▶ **Material supplied**
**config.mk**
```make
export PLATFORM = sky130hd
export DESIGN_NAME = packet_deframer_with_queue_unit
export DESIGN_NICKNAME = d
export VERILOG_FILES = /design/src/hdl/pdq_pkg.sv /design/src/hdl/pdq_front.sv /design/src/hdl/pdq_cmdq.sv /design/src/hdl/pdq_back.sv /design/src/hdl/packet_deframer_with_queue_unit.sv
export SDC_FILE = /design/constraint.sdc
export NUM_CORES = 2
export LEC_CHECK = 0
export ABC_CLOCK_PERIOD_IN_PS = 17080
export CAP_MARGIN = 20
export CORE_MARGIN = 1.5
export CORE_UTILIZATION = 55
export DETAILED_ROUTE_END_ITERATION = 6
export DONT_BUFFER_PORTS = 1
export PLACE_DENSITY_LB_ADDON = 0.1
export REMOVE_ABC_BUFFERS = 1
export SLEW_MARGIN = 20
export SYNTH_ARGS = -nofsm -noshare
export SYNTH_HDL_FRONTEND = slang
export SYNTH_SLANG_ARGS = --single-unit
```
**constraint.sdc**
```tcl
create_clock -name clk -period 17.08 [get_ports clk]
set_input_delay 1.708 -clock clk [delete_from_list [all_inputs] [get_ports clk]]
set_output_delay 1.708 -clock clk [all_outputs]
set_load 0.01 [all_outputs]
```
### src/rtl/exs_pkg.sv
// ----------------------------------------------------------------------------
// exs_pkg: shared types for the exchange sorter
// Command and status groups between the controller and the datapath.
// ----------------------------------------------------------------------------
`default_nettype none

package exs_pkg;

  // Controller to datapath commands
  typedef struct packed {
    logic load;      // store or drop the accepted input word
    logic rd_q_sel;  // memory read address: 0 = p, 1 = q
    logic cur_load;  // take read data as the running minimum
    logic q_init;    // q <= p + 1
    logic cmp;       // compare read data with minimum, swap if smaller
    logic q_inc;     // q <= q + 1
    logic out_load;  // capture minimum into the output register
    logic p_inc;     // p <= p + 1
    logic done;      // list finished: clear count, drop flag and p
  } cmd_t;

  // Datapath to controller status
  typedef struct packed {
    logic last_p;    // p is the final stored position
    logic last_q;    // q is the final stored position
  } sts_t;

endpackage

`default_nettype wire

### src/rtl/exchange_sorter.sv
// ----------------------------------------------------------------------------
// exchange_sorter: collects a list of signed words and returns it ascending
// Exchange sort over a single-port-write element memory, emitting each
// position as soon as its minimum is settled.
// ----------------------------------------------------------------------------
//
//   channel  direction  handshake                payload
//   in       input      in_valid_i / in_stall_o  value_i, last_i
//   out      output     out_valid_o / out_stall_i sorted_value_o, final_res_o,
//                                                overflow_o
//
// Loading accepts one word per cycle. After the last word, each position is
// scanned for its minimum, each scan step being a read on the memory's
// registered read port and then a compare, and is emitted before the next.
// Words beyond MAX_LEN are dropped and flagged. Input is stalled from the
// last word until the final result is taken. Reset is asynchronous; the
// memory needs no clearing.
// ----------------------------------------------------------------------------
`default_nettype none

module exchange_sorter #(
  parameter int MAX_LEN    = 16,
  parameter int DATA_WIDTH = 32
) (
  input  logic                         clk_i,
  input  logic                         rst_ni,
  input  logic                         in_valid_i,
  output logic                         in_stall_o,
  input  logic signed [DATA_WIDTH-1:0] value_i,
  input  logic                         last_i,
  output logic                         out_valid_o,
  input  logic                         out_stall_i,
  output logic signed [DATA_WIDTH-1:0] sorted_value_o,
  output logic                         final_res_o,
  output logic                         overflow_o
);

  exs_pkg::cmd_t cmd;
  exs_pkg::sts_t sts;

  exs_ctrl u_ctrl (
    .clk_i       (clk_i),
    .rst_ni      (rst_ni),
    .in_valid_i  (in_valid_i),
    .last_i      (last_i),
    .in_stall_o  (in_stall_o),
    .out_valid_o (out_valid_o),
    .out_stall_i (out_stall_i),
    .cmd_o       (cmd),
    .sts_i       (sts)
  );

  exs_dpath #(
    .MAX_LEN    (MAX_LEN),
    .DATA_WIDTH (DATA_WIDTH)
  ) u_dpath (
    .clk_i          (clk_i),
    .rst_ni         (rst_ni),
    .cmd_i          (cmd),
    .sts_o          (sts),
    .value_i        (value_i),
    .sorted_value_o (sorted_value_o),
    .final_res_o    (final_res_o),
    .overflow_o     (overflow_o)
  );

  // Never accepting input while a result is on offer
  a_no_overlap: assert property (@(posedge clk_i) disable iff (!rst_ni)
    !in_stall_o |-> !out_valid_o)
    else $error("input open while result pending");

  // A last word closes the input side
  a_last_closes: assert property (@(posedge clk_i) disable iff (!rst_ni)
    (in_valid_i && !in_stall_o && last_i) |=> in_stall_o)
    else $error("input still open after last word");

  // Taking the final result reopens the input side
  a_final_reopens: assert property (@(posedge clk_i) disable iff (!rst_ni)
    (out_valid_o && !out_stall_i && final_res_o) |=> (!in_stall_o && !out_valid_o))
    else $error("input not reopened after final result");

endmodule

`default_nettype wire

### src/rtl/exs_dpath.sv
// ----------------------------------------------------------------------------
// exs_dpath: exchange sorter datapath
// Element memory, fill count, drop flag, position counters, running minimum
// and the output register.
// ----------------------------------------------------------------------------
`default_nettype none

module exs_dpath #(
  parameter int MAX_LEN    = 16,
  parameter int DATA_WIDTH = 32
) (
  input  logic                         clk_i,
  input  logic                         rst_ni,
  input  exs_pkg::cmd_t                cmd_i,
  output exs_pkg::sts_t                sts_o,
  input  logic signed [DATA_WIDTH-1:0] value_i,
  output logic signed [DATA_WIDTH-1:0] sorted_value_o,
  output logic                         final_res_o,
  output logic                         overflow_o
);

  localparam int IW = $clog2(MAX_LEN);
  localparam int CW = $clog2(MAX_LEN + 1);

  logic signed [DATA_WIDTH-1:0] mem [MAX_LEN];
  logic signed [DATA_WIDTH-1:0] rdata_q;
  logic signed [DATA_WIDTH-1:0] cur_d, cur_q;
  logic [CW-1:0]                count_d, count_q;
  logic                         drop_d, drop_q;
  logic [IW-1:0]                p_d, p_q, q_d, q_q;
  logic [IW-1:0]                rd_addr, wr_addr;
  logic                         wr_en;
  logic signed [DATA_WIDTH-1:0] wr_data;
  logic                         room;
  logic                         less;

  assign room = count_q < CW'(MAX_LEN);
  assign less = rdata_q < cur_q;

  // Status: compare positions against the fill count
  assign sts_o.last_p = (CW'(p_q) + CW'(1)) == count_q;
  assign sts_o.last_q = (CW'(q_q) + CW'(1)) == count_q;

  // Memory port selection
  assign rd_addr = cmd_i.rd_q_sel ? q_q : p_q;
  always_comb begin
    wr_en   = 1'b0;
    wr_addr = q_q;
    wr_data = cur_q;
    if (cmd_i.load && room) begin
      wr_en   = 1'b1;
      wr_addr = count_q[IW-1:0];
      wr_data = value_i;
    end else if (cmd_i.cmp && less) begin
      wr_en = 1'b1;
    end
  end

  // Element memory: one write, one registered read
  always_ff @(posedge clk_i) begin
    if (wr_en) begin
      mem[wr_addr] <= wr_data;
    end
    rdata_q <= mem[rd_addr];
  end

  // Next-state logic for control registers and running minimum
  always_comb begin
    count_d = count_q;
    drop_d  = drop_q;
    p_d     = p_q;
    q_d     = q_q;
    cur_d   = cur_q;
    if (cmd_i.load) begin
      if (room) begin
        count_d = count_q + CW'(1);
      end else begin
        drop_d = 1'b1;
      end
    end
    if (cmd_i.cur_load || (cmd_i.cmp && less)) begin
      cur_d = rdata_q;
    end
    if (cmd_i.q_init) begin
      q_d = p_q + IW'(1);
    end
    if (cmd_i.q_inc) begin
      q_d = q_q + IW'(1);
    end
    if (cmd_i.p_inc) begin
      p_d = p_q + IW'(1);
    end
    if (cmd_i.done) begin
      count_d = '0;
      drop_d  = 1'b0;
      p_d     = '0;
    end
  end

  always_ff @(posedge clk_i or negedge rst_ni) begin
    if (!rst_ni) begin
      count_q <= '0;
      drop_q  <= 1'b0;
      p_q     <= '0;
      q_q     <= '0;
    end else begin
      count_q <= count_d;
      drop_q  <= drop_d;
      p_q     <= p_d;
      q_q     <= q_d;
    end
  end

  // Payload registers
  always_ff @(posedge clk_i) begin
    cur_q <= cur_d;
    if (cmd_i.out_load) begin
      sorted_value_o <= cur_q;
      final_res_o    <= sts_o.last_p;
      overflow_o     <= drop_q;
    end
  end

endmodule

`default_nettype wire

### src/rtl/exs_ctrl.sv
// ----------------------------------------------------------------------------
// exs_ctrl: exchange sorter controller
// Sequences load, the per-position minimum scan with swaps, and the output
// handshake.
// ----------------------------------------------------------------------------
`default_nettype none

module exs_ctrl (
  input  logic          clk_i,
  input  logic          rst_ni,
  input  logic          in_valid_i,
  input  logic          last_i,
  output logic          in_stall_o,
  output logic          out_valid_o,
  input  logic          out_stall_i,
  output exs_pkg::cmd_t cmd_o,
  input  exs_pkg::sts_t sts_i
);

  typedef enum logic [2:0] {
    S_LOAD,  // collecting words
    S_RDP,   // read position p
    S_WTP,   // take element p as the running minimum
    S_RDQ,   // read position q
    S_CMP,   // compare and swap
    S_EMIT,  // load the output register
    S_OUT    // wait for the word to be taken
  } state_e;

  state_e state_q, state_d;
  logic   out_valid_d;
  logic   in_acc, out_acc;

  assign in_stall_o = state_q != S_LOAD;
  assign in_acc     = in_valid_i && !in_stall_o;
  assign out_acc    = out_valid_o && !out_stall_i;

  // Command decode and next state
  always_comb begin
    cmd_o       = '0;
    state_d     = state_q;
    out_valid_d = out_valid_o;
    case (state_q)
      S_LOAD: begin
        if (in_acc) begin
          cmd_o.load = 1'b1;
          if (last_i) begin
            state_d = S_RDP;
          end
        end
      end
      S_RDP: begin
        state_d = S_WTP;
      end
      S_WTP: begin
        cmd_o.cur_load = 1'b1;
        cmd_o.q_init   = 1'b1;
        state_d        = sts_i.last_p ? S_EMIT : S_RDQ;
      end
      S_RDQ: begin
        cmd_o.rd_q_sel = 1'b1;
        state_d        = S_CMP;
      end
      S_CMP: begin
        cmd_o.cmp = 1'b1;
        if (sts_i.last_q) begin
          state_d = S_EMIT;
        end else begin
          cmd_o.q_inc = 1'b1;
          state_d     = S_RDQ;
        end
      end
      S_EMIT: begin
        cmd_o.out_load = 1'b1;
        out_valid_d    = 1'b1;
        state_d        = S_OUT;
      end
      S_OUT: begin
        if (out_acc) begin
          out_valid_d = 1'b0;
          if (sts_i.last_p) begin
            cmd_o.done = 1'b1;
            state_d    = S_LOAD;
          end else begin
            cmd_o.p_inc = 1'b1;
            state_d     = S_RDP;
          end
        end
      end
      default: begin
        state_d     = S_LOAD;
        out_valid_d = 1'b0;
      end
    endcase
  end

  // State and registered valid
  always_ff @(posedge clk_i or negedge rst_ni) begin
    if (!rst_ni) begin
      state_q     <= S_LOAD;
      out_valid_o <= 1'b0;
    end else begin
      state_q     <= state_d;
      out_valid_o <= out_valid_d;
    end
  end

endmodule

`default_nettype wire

▶ **Problem**
Both end lines included, restate word for word the lines above from the line with "p_d = p_q + IW'(1);" to the line with "if (cmd_i.out_load) begin", and nothing else.

▶ **Result**
      p_d = p_q + IW'(1);
    end
    if (cmd_i.done) begin
      count_d = '0;
      drop_d  = 1'b0;
      p_d     = '0;
    end
  end

  always_ff @(posedge clk_i or negedge rst_ni) begin
    if (!rst_ni) begin
      count_q <= '0;
      drop_q  <= 1'b0;
      p_q     <= '0;
      q_q     <= '0;
    end else begin
      count_q <= count_d;
      drop_q  <= drop_d;
      p_q     <= p_d;
      q_q     <= q_d;
    end
  end

  // Payload registers
  always_ff @(posedge clk_i) begin
    cur_q <= cur_d;
    if (cmd_i.out_load) begin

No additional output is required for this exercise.